The technology is also beneficial when it comes to the mitigation of orbital debris. As Dr. Troy Howe (Ph.D.), founder and CEO of Howe Industries, told Interesting Engineering via email:

“The ThermaSat concept is attractive to addressing space debris concerns for two major reasons. The first is that the system is so universal and easy to use that it can provide propulsive capabilities to nearly every mission in orbit. With the ability to eventually de-orbit at the end of the mission, most of the debris can clear itself out when finished operating.

“The second capability is the fact that the ThermaSat can provide high impulse burns for collision avoidance. Many of the larger pieces of debris can be tracked or might be seen coming towards the satellite ahead of time, and minor course corrections can be made to avoid interception. It may not solve the problem of space debris altogether, but it can at least keep that specific mission safe.”

These and other systems will not only allow satellites to avoid colliding with each other. They will also permit satellites to deorbit themselves as they reach the end of their service period. When at last their instruments break down or the mission is nearing the last of its fuel supply, satellites equipped with propulsion systems will be able to initiate a “Swan Song” protocol.

This will involve lowering their altitude significantly, effectively diving into Earth’s atmosphere so they experience more air friction and their orbit decays faster. In no time at all, they will burn up on reentry and pose no threat to future missions. Kind of poetic, if you think about it!

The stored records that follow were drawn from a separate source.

==> src/lc2k_pkg.sv <==
// ----------------------------------------------------------------------------
// lc2k_pkg
// Shared widths, field positions, codes and controller/datapath interfaces.
// ----------------------------------------------------------------------------
package lc2k_pkg;

  localparam int unsigned MEM_DEPTH_DEF = 65536;
  localparam int unsigned WORD_W        = 32;
  localparam int unsigned ITEM_ADDR_W   = 16;
  // signed width that holds every address expression before wrapping
  localparam int unsigned WOP_W         = 33;

  // instruction word fields
  localparam int unsigned OPC_LSB = 22;
  localparam int unsigned RA_LSB  = 19;
  localparam int unsigned RB_LSB  = 16;
  localparam int unsigned ILL_LSB = 25;
  localparam int unsigned OFF_W   = 16;
  localparam int unsigned REG_W   = 3;

  typedef enum logic [1:0] {
    ITEM_WRITE    = 2'd0,
    ITEM_EXEC     = 2'd1,
    ITEM_READ_MEM = 2'd2,
    ITEM_READ_REG = 2'd3
  } item_op_e;

  typedef enum logic [2:0] {
    INSTR_ADD  = 3'd0,
    INSTR_NOR  = 3'd1,
    INSTR_LW   = 3'd2,
    INSTR_SW   = 3'd3,
    INSTR_BEQ  = 3'd4,
    INSTR_JALR = 3'd5,
    INSTR_HALT = 3'd6,
    INSTR_NOOP = 3'd7
  } instr_op_e;

  typedef enum logic [1:0] {
    RUN_OK      = 2'd0,
    RUN_HALTED  = 2'd1,
    RUN_ILLEGAL = 2'd2
  } run_status_e;

  typedef struct packed {
    logic load_item;
    logic mem_rd;
    logic mem_wr;
    logic mem_at_pc;
    logic instr_load;
    logic wrap_start;
    logic reg_wr;
    logic mem_wb;
    logic pc_adv;
    logic pc_wrap;
    logic count_inc;
    logic set_halt;
    logic set_illegal;
  } dp_cmd_t;

  typedef struct packed {
    item_op_e  item_op;
    instr_op_e instr_op;
    logic      stopped;
    logic      illegal;
    logic      equal;
    logic      wrap_done;
  } dp_status_t;

endpackage

==> src/lc2k_ctrl.sv <==
// ----------------------------------------------------------------------------
// lc2k_ctrl
// Multicycle sequencer for item handling and instruction execution.
// ----------------------------------------------------------------------------
module lc2k_ctrl import lc2k_pkg::*; (
  input  logic        clk_i,
  input  logic        rst_ni,
  input  logic        start_i,
  input  item_op_e    opcode_i,
  input  dp_status_t  status_i,
  output dp_cmd_t     cmd_o,
  output logic        busy_o,
  output logic        done_o
);

  typedef enum logic [8:0] {
    S_IDLE   = 9'b000000001,
    S_FETCH  = 9'b000000010,
    S_DECODE = 9'b000000100,
    S_EXEC   = 9'b000001000,
    S_WSTART = 9'b000010000,
    S_WWAIT  = 9'b000100000,
    S_MEM    = 9'b001000000,
    S_MEMWB  = 9'b010000000,
    S_RESP   = 9'b100000000
  } state_e;

  state_e state_q;
  state_e state_d;
  logic   is_exec;
  logic   is_mem_read;

  assign is_exec     = (status_i.item_op == ITEM_EXEC);
  assign is_mem_read = (status_i.item_op == ITEM_READ_MEM) ||
                       (is_exec && (status_i.instr_op == INSTR_LW));

  always_comb begin
    cmd_o   = '0;
    state_d = state_q;
    unique case (state_q)
      S_IDLE: begin
        if (start_i) begin
          cmd_o.load_item = 1'b1;
          unique case (opcode_i)
            ITEM_WRITE, ITEM_READ_MEM: state_d = S_WSTART;
            ITEM_READ_REG:             state_d = S_RESP;
            ITEM_EXEC:                 state_d = status_i.stopped ? S_RESP : S_FETCH;
            default:                   state_d = S_RESP;
          endcase
        end
      end
      S_FETCH: begin
        cmd_o.mem_rd    = 1'b1;
        cmd_o.mem_at_pc = 1'b1;
        state_d         = S_DECODE;
      end
      S_DECODE: begin
        cmd_o.instr_load = 1'b1;
        state_d          = S_EXEC;
      end
      S_EXEC: begin
        if (status_i.illegal) begin
          cmd_o.set_illegal = 1'b1;
          state_d           = S_RESP;
        end else begin
          cmd_o.count_inc = 1'b1;
          unique case (status_i.instr_op) inside
            INSTR_ADD, INSTR_NOR: begin
              cmd_o.reg_wr = 1'b1;
              cmd_o.pc_adv = 1'b1;
              state_d      = S_RESP;
            end
            INSTR_LW, INSTR_SW: state_d = S_WSTART;
            INSTR_BEQ: begin
              if (status_i.equal) begin
                state_d = S_WSTART;
              end else begin
                cmd_o.pc_adv = 1'b1;
                state_d      = S_RESP;
              end
            end
            INSTR_JALR: begin
              cmd_o.reg_wr = 1'b1;
              state_d      = S_WSTART;
            end
            INSTR_HALT: begin
              cmd_o.set_halt = 1'b1;
              cmd_o.pc_adv   = 1'b1;
              state_d        = S_RESP;
            end
            INSTR_NOOP: begin
              cmd_o.pc_adv = 1'b1;
              state_d      = S_RESP;
            end
            default: state_d = S_RESP;
          endcase
        end
      end
      S_WSTART: begin
        cmd_o.wrap_start = 1'b1;
        state_d          = S_WWAIT;
      end
      S_WWAIT: begin
        if (status_i.wrap_done) begin
          // branch and jump targets go to the pc, the rest to memory
          if (is_exec && (status_i.instr_op != INSTR_LW) &&
              (status_i.instr_op != INSTR_SW)) begin
            cmd_o.pc_wrap = 1'b1;
            state_d       = S_RESP;
          end else begin
            state_d = S_MEM;
          end
        end
      end
      S_MEM: begin
        if (is_mem_read) begin
          cmd_o.mem_rd = 1'b1;
          state_d      = S_MEMWB;
        end else begin
          cmd_o.mem_wr = 1'b1;
          cmd_o.pc_adv = is_exec;
          state_d      = S_RESP;
        end
      end
      S_MEMWB: begin
        cmd_o.mem_wb = 1'b1;
        cmd_o.pc_adv = is_exec;
        state_d      = S_RESP;
      end
      S_RESP: begin
        state_d = S_IDLE;
      end
      default: state_d = S_IDLE;
    endcase
  end

  always_ff @(posedge clk_i or negedge rst_ni) begin
    if (!rst_ni) begin
      state_q <= S_IDLE;
    end else begin
      state_q <= state_d;
    end
  end

  assign busy_o = (state_q != S_IDLE);
  assign done_o = (state_q == S_RESP);

endmodule

==> config.mk <==
export PLATFORM = sky130hd
export DESIGN_NAME = lc2k_ctrl
export DESIGN_NICKNAME = d
export VERILOG_FILES = /design/src/lc2k_pkg.sv /design/src/lc2k_ctrl.sv
export SDC_FILE = /design/constraint.sdc
export NUM_CORES = 1
export LEC_CHECK = 0
export ABC_CLOCK_PERIOD_IN_PS = 2090
export BUFFER_PORTS_ARGS = -buffer_cell sky130_fd_sc_hd__buf_2
export CORE_MARGIN = 2
export CORE_UTILIZATION = 45
export DETAILED_ROUTE_END_ITERATION = 8
export PLACE_DENSITY_LB_ADDON = 0.08
export SKIP_LAST_GASP = 1
export SLEW_MARGIN = 15
export SYNTH_ARGS = -nofsm -noshare
export SYNTH_HDL_FRONTEND = slang
export SYNTH_SLANG_ARGS = --single-unit
export TNS_END_PERCENT = 100
==> constraint.sdc <==
create_clock -name clk_i -period 2.09 [get_ports clk_i]
set_input_delay 0.3135 -clock clk_i [delete_from_list [all_inputs] [get_ports clk_i]]
set_output_delay 0.3135 -clock clk_i [all_outputs]
set_load 0.01 [all_outputs]
# Word level (Yosys, flattened, before mapping)
# Index checks and enable logic that the tools add are counted.
dict set report totals {
  ff_bits 9
  in_bits 14
  word_cells 73
}
dict set report op_classes {
  eq_ne 26
  muxes 35
  n_reduce_logical 11
}
# op n
set op_table {}
lappend op_table {{9-bit one-hot mux with 8 select lines} 1}
lappend op_table {{9-bit 2-to-1 mux} 7}
lappend op_table {{9-bit one-hot mux with 3 select lines} 1}
lappend op_table {{1-bit 2-to-1 mux} 20}
lappend op_table {{9-bit one-hot mux with 2 select lines} 1}
lappend op_table {{3-bit equality test, second input constant} 4}
lappend op_table {{9-bit by 1-bit equality test with 1-bit output, second input constant} 1}
lappend op_table {{9-bit by 2-bit equality test with 1-bit output, second input constant} 1}
lappend op_table {{9-bit by 3-bit equality test with 1-bit output, second input constant} 1}
lappend op_table {{9-bit by 4-bit equality test with 1-bit output, second input constant} 1}
lappend op_table {{9-bit by 5-bit equality test with 1-bit output, second input constant} 1}
lappend op_table {{9-bit by 6-bit equality test with 1-bit output, second input constant} 1}
lappend op_table {{9-bit by 7-bit equality test with 1-bit output, second input constant} 1}
lappend op_table {{9-bit by 8-bit equality test with 1-bit output, second input constant} 1}
lappend op_table {{9-bit equality test, second input constant} 1}
lappend op_table {{9-bit by 1-bit inequality test with 1-bit output, second input constant} 1}
lappend op_table {{2-bit equality test, second input constant} 3}
lappend op_table {{3-bit by 2-bit equality test with 1-bit output, second input constant} 2}
lappend op_table {{3-bit by 2-bit inequality test with 1-bit output, second input constant} 2}
lappend op_table {{3-bit OR reduction} 2}
lappend op_table {{2-bit by 1-bit equality test with 1-bit output, second input constant} 2}
lappend op_table {{2-bit inequality test, second input constant} 2}
lappend op_table {{1-bit one-hot mux with 2 select lines} 2}
lappend op_table {{4-bit OR reduction} 1}
lappend op_table {{10 further kinds} 12}

# Logic depth before layout (Yosys ltp)
dict set report logic_depth {
  ltp_word 6
  depth_mapped 6
  depth_no_buf 5
}

# Worst setup path before layout
# Ideal clock, no wire load.
dict set report synth_path {
  path_kind {register -> output}
  startpoint {register state_q[6]}
  endpoint {output port cmd_o[1] in the netlist's numbering}
  arrival_ps 1948
  required_time_ps 1776
  slack_ps -171
  path_stages_with_launch 6
  path_cell_list {dfrtp_1 buf_2 or4_1 buf_2 nor4_4 nor4b_1}
}
# element line_no
set synth_lines {}
lappend synth_lines {{start, declared} lc2k_ctrl.sv:28} ;# state_e state_q;
lappend synth_lines {{start signal, assigned} lc2k_ctrl.sv:141} ;# state_q <= state_d;
lappend synth_lines {{end, declared} lc2k_ctrl.sv:11} ;# output dp_cmd_t cmd_o,

==> out/qor.csv <==
stage,metric,value,unit
outcome,status,"finished, violations left",
outcome,failed_checks,negative setup slack,
placement,numPortBuffers,28,
sta,worstMarginPinSlew,461,ps
placement,hpwlAfterDp,1810,um
drt,finalWirelength,2440,um
sta,whs,292,ps
grt,grt_max_degree,11,
grt,grt_pass1_wl,3510,um
setup_path,start_kind,flop,
drt,drc,0,
layout,layout-drive-gt1-share,49.7,%
layout,layout.nets,162,
run,maxCapViolations,0,
yosys,ys.flop_type,dfrtp_1,
layout,diodes,0,
layout,syn_to_final_growth,49.7,%
drt,routedWlPerCell,14.4,um
layout,largest_reg_flops,9,
power,vdd_drop_max,0.760,mV
yosys,netlist-cell-type-count,41,
grt,grt_pass1_vias,791,
cts,clock-sinks,9,
sta,setup_viol,9,
cts,root_buffer,clkbuf_4,
yosys,synth_area,841,um^2
sta,period_share,108,%
setup_path,worst_ep_required_time,1780,ps
setup_path,worstPathMaxFanout,3,
placement,gp_congestion,0.823,
power,power_density,1090,mW/mm^2
placement,dp.cells,158,
drt,vias,935,
cts,clockBufferDepth,2,
yosys,ys_seq_area_share,26.9,%
cts,clk_latency,270,ps
cts,clkTransAtPathRegs,60,ps
cts,cts_tree,yes,
yosys,yosysWarnings,0,
floorplan,die_w,47.2,um
grt,grt.overflow.total,0,
sta,slew_headroom,68.8,%
floorplan,dieArea,0.00223,mm^2
setup_path,crit_type,flop to output pin,
hold_path,hp-class,primary input to flop,
sta,slew_viol_final,0,
sta,period_minus_slack,2270,ps
layout,top_register,state_q,
cts,cts_max_level,1,
sta,skew,2.62,ps
sta,final_hold_viol_count,0,
setup_path,worstPathArrival,1950,ps
drt,vias_per_cell,5.50,
sta,max_freq,441,MHz
setup_path,end_kind,output pin,
power,total_leakage_power,0.605,nW
floorplan,core_area,0.00175,mm^2
sta,timing.final.ws_setup,-176,ps
layout,fin_cells,170,
grt,track_usage,22.8,%
yosys,synth_edf_count,0,
drt,drtAntennaViolNets,0,
grt,antenna_found_initial,0,
floorplan,core.rowCount,15,
floorplan,die_y,47.2,um
yosys,synth_fp_nets,117,
drt,drt_iter0_markers,10,
yosys,ys_ff_latch,9,
layout,largestRegisters,state_q (9),
yosys,synthCells,101,
floorplan,initial_core_util,48.2,%
floorplan,ios,29,
cts,numCtsBuffers,3,
yosys,async_reset_ff_share,100,%
yosys,syn_avg_cell_area,8.32,um^2
drt,firstDrtPassIters,3,
sta,setup_tns,-1100,ps
sta,rsz0062_at_grt,true,
layout,finalCoreUtilization,72.1,%
==> repair_timing <==
| item | in CTS | in global routing |
|---|---|---|
| setup endpoints to repair | 12 | 13 |
| buffers inserted | 2 | 7 |
| pin swaps | 3 | 8 |
| gates resized for setup | 7 | 15 |
| hold buffers | 1 | 0 |
| endpoints found under the hold margin | 8 | 0 |
==> per-stage QoR <==
stage                     power, W  area [um^2]  worst slack, ps
after global placement    0.000927         1070             71.9
after detailed placement  0.000943         1070             63.3
after CTS                  0.00115         1160             -188
after global routing       0.00146         1260             -275
after floorplan           0.000718          856            -7.87
final                      0.00138         1260             -176
==> kinds of logic after synthesis <==
| family | synth area share, % |
|---|---|
| buffers and inverters | 7.14 |
| adders and majority gates | 2.98 |
| xor gates and xnor gates | 2.08 |
| and+or+nand+nor | 43.3 |
| DFF | 26.9 |
| AOI/OAI and AO/OA | 17.6 |
==> synthesized netlist by cell type, types with 3 or more instances <==
master	number	share of area [%]
nor4_1	3	2.2
and2_1	3	2.2
nand2_1	3	1.3
nor2b_1	4	3.0
inv_1	8	3.6
nor4b_1	6	6.2
dfrtp_1	8	24
nand2b_1	7	5.2
nor3_1	7	4.2
and3_1	3	2.2
buf_2	3	1.8
nor2_1	8	3.6
==> final timing paths <==
kind                       slack, ps        start  cells past startpoint         end
max                             -180   state_q[4]                      5    cmd_o[4]
max in group asynchronous       1430       rst_ni                      2  state_q[0]
min                              290  opcode_i[0]                      3  state_q[1]
max reg2reg                      100   state_q[2]                      5  state_q[0]
min in group asynchronous        420       rst_ni                      2  state_q[3]
min reg2reg                      600   state_q[3]                      2  state_q[3]
==> power by group <==
part	internal, W	switching [W]	total [W]
clock	0.0000736	0.0000618	0.000135
sequential	0.000218	0.0000364	0.000254
combinational	0.000492	0.000494	0.000986
==> area by class of cell <==
class | count | area, um^2
clock buffers | 4 | 26.3
fillers | 140 | 487
inverters | 8 | 30.0
multi-input cells | 78 | 652
flip-flops and latches | 9 | 226
well taps | 25 | 31.3
repair buffers | 46 | 293
==> critical path, stage by stage, from the launching register on <==
cell and delay, ps:
dfrtp_1 380, or4_4 560, nor4_4 340, buf_4 170, a32o_1 110, buf_2 120
==> metal layers <==
layer	global-route usage, %	wire length (um)	vias up	part of all wire [%]
met5	0	0	-	0
li1	-	-	466	-
met4	5.00	14	0	0.57
met1	28.5	1090	447	45
met2	39.2	1270	19	52
met3	5.77	68	3	2.8
==> cell usage in the layout (no fill, tap or decap), types with 3 or more instances in the layout <==
master    count
buf_2        28
buf_4        13
buf_6         4
clkbuf_4      3
dfrtp_1       8
inv_1         8
nand2_1       3
nand2b_1      7
nor2_1        7
nor2b_1       4
nor3_1        4
nor4b_1       3
Note: power is estimated with default switching activity, not from simulation.
`config.mk`:
```
export PLATFORM = sky130hd
export DESIGN_NAME = itoa_control
export DESIGN_NICKNAME = d
export VERILOG_FILES = /design/src/hw/rtl/itoa_pkg.sv /design/src/hw/rtl/itoa_control.sv
export SDC_FILE = /design/constraint.sdc
export NUM_CORES = 1
export LEC_CHECK = 0
export BUFFER_PORTS_ARGS = -buffer_cell sky130_fd_sc_hd__buf_2
export CAP_MARGIN = 10
export CORE_AREA = 3 3 40 42
export CTS_CLUSTER_SIZE = 30
export DETAILED_ROUTE_END_ITERATION = 10
export DIE_AREA = 0 0 43 45
export HOLD_SLACK_MARGIN = 0.06
export SYNTH_ARGS = -nofsm -noshare
export SYNTH_HDL_FRONTEND = slang
export SYNTH_SLANG_ARGS = --single-unit
```
`constraint.sdc`:
```
create_clock -name aclk -period 1.3 [get_ports aclk]
set_input_delay 0.195 -clock aclk [delete_from_list [all_inputs] [get_ports aclk]]
set_output_delay 0.195 -clock aclk [all_outputs]
set_load 0.01 [all_outputs]
```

“Necessity is the Mother of Invention”

Many of the innovations we are seeing today are driven by pressing needs. Between climate change, population growth, and the prospect of having to feed more people with fewer resources, researchers are coming out with new technologies and ideas that offer solutions.

Source: ESA

When it comes to avoiding potentially catastrophic chain reactions in orbit, there have been a wide variety of proposals — ranging from the inventive to the deceptively simple. David Mayer, the PTD-1 project manager at NASA’s Ames Research Center said:

“We have a driving need for small spacecraft propulsion systems. The need is for many reasons: to reach a destination, maintain orbit, maneuver around other objects in space, or hasten de-orbit, helping spacecraft at end-of-life, to be good stewards of an increasingly cluttered space environment.”

As Dr. Howe added, this situation demands innovative solutions, which include equipping satellites with engines so they are able to avoid collisions:

“Generally speaking, the laws of space are not as well developed as the laws on Earth. Low Earth Orbit (LEO) is shared between all nations that can place equipment in it, and in the past, there have been very few civil matters requiring litigation. But as this area becomes more popular, space debris, communications interference, privacy, and other issues become more prevalent.

“We believe that having a propulsion system onboard every satellite will give operators the ability to control their spacecraft and introduce some level of responsibility to space development. A satellite without propulsion is akin to a car without a steering wheel, and it would probably be best for everyone if every vehicle had one.”

In the next few years, the small satellite market is expected to grow extremely fast. Thanks to miniaturization and improvements in digital technology, opportunities for space-based research, exploration, and commercial ventures will become even more common.

Add to that the multiple multinational corporations proposing to launch constellations of internet satellites and the growth of the telecom and commercial space sectors, it’s clear that the satellite industry (and Low Earth Orbit) are going to become very crowded very soon!